Which lines of the data below hold "burstNext"? Copy each of them.
Start of RECORDS TO PROCESS
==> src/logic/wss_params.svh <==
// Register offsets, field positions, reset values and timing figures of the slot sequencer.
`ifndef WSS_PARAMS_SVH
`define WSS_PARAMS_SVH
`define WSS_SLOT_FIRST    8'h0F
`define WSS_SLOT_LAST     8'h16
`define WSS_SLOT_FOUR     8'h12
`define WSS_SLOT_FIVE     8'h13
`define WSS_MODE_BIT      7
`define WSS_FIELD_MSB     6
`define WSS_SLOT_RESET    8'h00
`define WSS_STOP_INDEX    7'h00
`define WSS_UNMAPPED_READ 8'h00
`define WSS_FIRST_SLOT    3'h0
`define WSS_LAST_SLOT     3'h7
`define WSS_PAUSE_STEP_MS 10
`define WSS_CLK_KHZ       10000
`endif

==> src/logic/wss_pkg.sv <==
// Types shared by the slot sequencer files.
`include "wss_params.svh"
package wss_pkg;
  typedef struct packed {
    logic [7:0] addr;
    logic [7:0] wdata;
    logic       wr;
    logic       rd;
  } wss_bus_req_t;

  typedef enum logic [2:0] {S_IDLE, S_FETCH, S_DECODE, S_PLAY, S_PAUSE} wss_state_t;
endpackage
End of RECORDS TO PROCESS
Start of RECORDS TO PROCESS
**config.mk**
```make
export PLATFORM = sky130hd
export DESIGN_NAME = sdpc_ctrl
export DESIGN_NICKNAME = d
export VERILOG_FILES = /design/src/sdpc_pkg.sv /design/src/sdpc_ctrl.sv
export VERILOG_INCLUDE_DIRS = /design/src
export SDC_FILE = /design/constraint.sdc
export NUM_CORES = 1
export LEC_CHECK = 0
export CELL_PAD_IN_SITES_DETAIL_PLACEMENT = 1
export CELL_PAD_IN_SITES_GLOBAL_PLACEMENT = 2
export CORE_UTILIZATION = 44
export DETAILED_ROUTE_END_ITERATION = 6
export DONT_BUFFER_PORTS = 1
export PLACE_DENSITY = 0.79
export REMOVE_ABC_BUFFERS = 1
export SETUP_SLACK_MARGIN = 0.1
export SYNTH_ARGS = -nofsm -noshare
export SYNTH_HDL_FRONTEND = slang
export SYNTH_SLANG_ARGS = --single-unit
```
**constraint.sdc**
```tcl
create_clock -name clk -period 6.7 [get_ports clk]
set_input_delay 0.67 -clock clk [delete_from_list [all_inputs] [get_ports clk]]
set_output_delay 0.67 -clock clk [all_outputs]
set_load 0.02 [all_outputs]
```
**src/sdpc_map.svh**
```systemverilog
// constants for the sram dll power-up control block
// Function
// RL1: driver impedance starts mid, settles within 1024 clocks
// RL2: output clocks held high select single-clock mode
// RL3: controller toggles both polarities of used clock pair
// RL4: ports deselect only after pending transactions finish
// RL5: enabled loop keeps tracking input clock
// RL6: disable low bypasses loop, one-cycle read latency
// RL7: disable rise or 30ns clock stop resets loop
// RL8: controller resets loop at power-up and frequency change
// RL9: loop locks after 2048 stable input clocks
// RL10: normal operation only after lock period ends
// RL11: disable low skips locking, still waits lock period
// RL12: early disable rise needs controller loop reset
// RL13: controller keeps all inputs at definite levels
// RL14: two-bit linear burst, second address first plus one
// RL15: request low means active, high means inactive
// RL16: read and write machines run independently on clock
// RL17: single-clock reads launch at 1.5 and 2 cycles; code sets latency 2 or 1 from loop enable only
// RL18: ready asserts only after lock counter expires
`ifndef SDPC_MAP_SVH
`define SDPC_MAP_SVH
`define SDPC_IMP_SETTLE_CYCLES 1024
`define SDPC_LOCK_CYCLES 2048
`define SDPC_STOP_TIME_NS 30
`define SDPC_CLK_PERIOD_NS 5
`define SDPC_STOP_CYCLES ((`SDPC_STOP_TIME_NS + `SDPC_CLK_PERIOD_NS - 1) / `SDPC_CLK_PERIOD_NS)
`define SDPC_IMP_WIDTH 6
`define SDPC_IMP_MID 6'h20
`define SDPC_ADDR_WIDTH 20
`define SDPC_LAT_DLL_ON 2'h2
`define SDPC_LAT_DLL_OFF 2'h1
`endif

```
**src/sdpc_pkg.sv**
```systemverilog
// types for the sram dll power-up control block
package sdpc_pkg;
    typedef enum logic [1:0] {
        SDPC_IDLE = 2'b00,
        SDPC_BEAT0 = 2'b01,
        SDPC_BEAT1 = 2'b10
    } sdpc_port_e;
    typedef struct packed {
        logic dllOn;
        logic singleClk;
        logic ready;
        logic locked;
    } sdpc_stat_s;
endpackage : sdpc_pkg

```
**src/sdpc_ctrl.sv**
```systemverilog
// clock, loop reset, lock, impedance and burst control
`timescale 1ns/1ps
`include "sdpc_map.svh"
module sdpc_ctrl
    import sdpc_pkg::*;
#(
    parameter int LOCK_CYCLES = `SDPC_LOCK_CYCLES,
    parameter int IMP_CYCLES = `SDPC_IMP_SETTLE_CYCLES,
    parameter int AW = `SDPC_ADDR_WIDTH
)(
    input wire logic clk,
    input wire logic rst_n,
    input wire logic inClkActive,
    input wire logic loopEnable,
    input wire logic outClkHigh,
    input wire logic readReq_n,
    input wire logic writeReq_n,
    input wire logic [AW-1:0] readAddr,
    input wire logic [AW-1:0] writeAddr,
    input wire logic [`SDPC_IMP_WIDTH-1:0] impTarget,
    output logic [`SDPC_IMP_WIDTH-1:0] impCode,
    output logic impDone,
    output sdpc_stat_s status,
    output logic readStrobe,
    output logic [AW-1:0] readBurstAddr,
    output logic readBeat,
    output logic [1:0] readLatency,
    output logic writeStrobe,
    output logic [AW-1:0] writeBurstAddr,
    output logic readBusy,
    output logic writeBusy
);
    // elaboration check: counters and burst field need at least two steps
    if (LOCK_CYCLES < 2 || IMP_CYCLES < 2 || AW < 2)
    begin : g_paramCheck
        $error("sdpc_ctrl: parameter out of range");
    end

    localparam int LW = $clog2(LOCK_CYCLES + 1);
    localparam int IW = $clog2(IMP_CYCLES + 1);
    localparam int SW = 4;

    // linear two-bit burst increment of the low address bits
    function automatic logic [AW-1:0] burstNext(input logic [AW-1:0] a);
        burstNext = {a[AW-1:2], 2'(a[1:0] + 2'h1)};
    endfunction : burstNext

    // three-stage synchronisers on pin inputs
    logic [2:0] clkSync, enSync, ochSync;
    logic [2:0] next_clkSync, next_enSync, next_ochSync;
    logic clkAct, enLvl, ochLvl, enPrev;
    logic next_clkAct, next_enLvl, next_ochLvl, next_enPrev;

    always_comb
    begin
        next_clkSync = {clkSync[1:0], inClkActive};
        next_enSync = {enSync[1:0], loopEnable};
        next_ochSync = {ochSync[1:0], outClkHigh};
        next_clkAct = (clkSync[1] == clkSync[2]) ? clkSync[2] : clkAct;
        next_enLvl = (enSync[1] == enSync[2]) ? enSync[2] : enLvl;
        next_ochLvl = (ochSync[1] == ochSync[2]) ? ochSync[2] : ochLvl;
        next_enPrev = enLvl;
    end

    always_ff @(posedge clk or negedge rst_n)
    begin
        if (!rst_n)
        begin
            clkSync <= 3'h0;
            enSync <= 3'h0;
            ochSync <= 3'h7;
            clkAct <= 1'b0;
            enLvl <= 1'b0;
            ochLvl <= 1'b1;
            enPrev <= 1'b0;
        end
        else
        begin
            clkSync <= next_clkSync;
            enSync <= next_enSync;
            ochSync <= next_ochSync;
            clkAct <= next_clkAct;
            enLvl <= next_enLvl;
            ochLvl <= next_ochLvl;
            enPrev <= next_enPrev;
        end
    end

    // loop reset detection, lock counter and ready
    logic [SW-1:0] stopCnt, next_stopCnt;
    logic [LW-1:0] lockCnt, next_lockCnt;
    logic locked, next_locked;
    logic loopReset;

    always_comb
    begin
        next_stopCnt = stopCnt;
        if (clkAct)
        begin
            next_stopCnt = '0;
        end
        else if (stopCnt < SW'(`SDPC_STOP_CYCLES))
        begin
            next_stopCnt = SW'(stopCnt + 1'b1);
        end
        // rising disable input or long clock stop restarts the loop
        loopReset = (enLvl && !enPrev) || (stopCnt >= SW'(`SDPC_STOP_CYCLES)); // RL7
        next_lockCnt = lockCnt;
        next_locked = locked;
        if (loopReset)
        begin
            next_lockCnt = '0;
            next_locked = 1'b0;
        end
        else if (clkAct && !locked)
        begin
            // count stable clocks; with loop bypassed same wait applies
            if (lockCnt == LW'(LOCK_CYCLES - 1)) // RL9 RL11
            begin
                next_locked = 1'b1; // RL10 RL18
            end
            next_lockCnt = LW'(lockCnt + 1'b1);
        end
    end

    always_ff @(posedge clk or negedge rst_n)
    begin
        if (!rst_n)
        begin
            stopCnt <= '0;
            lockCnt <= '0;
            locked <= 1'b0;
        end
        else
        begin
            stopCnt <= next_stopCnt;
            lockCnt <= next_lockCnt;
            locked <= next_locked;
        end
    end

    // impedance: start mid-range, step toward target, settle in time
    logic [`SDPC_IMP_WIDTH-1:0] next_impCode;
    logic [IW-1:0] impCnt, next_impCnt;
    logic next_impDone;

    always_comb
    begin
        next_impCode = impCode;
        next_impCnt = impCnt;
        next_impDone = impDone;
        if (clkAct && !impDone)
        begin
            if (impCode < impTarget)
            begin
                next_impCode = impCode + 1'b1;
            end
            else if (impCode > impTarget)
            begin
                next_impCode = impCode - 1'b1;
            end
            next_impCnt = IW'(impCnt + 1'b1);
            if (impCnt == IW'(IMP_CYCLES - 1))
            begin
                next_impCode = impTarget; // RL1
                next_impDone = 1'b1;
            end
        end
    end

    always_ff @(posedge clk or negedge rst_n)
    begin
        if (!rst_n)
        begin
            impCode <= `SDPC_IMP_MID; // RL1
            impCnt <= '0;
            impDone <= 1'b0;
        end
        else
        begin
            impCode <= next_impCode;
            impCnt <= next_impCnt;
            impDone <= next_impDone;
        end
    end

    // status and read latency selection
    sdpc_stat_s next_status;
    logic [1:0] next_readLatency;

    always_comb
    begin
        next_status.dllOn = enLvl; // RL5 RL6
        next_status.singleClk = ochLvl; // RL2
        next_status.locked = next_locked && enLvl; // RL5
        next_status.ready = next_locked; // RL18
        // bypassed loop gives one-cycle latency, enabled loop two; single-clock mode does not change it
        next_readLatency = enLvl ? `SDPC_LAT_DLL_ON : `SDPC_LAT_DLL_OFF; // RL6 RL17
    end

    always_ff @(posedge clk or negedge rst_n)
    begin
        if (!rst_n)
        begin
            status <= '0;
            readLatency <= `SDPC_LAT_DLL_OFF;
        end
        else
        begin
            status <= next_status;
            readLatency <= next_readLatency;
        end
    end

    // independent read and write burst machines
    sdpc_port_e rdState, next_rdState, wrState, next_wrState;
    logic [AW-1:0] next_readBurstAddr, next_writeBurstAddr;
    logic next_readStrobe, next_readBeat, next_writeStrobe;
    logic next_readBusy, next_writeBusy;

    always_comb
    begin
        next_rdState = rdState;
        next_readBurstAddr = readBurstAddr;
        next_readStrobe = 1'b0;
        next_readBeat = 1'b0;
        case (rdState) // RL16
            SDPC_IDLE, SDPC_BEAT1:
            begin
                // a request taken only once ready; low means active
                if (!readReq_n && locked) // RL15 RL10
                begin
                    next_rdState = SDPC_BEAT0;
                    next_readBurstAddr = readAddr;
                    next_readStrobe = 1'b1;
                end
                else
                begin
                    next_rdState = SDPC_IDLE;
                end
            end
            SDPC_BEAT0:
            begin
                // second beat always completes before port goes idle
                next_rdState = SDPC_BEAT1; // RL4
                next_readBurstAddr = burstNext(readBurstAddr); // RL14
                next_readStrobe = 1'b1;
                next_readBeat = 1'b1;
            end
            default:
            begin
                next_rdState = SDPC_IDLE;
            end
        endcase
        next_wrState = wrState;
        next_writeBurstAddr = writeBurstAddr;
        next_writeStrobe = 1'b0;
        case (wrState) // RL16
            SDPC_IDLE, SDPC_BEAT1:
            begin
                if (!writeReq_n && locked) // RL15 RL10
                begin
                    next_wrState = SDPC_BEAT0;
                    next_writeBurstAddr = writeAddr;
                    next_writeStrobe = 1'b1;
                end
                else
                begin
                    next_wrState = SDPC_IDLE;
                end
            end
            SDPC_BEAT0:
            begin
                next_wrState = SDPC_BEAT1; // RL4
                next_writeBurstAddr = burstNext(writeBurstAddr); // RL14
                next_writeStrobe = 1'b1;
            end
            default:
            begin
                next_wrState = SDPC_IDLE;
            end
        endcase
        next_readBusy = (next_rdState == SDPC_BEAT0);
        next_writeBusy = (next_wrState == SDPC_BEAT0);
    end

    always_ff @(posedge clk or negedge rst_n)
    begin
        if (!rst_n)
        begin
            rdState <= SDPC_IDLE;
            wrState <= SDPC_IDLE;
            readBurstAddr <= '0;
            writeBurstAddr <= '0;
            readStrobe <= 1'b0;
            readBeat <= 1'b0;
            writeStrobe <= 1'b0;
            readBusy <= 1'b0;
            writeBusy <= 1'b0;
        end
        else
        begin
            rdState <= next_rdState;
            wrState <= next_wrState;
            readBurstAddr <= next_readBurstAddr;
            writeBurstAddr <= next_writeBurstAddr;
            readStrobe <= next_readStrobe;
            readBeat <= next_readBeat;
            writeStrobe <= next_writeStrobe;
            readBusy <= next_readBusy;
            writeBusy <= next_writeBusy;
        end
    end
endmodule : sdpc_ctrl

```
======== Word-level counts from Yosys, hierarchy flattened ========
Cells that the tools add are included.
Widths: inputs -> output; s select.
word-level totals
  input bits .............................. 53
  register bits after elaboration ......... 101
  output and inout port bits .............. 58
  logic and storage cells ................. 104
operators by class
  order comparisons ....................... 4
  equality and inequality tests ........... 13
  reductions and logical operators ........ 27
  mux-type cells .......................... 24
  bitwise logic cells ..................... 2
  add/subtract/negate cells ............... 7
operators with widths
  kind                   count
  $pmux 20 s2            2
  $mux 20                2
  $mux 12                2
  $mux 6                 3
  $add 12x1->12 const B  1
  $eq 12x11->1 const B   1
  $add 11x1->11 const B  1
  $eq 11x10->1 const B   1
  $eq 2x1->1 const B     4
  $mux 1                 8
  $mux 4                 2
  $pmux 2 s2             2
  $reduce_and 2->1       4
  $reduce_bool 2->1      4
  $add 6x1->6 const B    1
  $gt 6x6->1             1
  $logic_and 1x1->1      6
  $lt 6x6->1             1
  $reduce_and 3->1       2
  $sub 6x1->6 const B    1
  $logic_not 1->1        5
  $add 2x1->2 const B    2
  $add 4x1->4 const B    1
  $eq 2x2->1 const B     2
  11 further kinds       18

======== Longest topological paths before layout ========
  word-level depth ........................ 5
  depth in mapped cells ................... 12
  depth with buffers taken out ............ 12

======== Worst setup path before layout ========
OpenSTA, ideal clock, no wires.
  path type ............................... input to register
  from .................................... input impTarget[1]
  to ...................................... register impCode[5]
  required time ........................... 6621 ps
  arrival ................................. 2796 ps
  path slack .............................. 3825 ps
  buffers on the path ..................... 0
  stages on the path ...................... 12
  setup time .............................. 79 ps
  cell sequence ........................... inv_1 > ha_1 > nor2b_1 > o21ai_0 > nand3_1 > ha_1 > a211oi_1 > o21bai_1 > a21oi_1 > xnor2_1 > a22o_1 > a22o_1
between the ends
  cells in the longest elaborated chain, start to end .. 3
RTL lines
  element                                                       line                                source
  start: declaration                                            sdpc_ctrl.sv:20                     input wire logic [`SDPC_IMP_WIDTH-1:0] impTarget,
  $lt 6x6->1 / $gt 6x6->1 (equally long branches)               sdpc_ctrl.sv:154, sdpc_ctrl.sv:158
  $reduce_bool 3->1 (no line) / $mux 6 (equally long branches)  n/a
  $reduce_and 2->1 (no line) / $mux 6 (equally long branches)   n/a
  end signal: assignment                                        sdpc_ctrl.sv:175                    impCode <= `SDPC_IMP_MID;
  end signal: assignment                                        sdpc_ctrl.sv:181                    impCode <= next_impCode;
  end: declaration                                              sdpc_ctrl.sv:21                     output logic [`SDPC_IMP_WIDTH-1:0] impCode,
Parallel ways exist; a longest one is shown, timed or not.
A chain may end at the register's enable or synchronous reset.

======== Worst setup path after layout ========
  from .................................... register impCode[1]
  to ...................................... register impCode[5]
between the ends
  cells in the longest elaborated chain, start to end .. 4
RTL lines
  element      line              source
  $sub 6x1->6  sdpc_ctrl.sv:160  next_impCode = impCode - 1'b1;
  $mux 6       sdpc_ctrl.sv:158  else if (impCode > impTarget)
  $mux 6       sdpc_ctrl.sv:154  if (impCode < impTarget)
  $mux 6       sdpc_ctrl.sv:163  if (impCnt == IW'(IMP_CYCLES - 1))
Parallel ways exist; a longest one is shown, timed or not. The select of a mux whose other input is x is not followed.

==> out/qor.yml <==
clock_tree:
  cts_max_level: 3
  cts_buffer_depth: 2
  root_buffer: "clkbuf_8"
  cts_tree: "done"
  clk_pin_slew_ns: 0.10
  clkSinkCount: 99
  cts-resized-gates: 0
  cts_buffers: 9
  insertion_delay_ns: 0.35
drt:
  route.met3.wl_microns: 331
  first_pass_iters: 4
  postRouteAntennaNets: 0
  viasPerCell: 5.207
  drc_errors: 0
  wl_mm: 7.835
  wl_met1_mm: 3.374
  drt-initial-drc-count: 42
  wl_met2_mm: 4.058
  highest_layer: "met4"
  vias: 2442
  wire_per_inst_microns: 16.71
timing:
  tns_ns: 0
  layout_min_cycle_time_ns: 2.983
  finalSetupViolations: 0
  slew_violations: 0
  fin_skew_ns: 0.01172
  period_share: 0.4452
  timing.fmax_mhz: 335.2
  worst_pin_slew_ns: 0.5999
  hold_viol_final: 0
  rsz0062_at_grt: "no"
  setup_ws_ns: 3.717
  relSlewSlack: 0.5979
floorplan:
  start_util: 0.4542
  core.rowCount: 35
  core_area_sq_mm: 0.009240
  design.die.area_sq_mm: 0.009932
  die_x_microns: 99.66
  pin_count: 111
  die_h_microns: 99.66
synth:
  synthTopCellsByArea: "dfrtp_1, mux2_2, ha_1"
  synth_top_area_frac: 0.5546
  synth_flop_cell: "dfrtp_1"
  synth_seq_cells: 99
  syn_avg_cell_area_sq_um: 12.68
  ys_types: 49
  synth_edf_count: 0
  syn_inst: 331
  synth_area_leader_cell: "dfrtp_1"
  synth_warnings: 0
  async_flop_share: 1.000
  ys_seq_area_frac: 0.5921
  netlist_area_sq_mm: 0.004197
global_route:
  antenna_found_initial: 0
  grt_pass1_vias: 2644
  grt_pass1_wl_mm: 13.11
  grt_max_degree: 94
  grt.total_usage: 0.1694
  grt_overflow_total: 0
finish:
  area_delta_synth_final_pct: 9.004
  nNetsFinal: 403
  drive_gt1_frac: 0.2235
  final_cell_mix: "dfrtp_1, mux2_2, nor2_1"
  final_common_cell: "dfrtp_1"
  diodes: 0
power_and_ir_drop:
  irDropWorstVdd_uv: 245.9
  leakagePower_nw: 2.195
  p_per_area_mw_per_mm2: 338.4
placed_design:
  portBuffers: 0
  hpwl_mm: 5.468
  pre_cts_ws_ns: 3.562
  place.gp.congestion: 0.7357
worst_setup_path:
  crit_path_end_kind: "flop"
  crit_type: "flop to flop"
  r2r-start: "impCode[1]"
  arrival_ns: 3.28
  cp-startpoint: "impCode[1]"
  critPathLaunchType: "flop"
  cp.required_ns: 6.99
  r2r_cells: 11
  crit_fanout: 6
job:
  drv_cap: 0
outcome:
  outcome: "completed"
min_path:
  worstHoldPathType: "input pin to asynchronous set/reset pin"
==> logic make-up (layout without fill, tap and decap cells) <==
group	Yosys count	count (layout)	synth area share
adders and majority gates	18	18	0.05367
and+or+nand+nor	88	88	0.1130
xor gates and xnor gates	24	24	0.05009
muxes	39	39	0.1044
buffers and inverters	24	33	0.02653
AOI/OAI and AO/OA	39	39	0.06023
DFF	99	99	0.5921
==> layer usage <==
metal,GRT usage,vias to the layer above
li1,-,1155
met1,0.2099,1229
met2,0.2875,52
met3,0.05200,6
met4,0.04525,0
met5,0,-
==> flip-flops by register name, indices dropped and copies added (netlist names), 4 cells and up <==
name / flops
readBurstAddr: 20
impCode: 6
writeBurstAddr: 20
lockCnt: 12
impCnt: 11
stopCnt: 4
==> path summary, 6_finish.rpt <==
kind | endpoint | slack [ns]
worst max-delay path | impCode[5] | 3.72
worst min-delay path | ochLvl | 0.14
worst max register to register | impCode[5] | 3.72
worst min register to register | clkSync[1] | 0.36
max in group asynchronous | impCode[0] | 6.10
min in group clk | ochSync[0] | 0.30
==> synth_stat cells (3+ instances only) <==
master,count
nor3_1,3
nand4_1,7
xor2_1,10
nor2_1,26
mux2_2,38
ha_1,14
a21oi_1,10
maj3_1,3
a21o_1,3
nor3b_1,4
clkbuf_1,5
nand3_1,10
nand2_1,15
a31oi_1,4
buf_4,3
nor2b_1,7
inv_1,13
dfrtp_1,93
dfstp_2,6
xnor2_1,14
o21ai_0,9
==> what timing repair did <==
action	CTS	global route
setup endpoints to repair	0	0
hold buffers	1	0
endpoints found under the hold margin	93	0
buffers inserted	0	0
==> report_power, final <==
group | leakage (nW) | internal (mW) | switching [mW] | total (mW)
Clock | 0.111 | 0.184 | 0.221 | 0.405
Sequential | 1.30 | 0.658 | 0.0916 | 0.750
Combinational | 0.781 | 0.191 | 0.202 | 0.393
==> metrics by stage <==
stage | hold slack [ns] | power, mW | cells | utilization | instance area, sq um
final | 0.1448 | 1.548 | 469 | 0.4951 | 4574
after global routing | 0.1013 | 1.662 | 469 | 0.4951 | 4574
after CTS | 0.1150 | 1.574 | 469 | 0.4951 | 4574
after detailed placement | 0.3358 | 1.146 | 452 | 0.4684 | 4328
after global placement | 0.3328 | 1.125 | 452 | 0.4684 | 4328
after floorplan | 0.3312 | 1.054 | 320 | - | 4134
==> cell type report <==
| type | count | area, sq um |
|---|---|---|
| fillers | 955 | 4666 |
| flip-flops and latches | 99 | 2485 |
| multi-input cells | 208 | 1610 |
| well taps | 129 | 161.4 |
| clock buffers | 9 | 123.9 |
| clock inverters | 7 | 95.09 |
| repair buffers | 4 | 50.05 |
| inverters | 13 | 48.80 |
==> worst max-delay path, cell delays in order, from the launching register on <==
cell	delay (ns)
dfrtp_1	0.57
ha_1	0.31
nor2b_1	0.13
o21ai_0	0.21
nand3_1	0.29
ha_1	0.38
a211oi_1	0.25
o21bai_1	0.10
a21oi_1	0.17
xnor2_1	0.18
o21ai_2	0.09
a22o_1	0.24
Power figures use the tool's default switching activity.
End of RECORDS TO PROCESS
* _EXERCISE RESULT_:
    function automatic logic [AW-1:0] burstNext(input logic [AW-1:0] a);
        burstNext = {a[AW-1:2], 2'(a[1:0] + 2'h1)};
    endfunction : burstNext
                next_readBurstAddr = burstNext(readBurstAddr); // RL14
                next_writeBurstAddr = burstNext(writeBurstAddr); // RL14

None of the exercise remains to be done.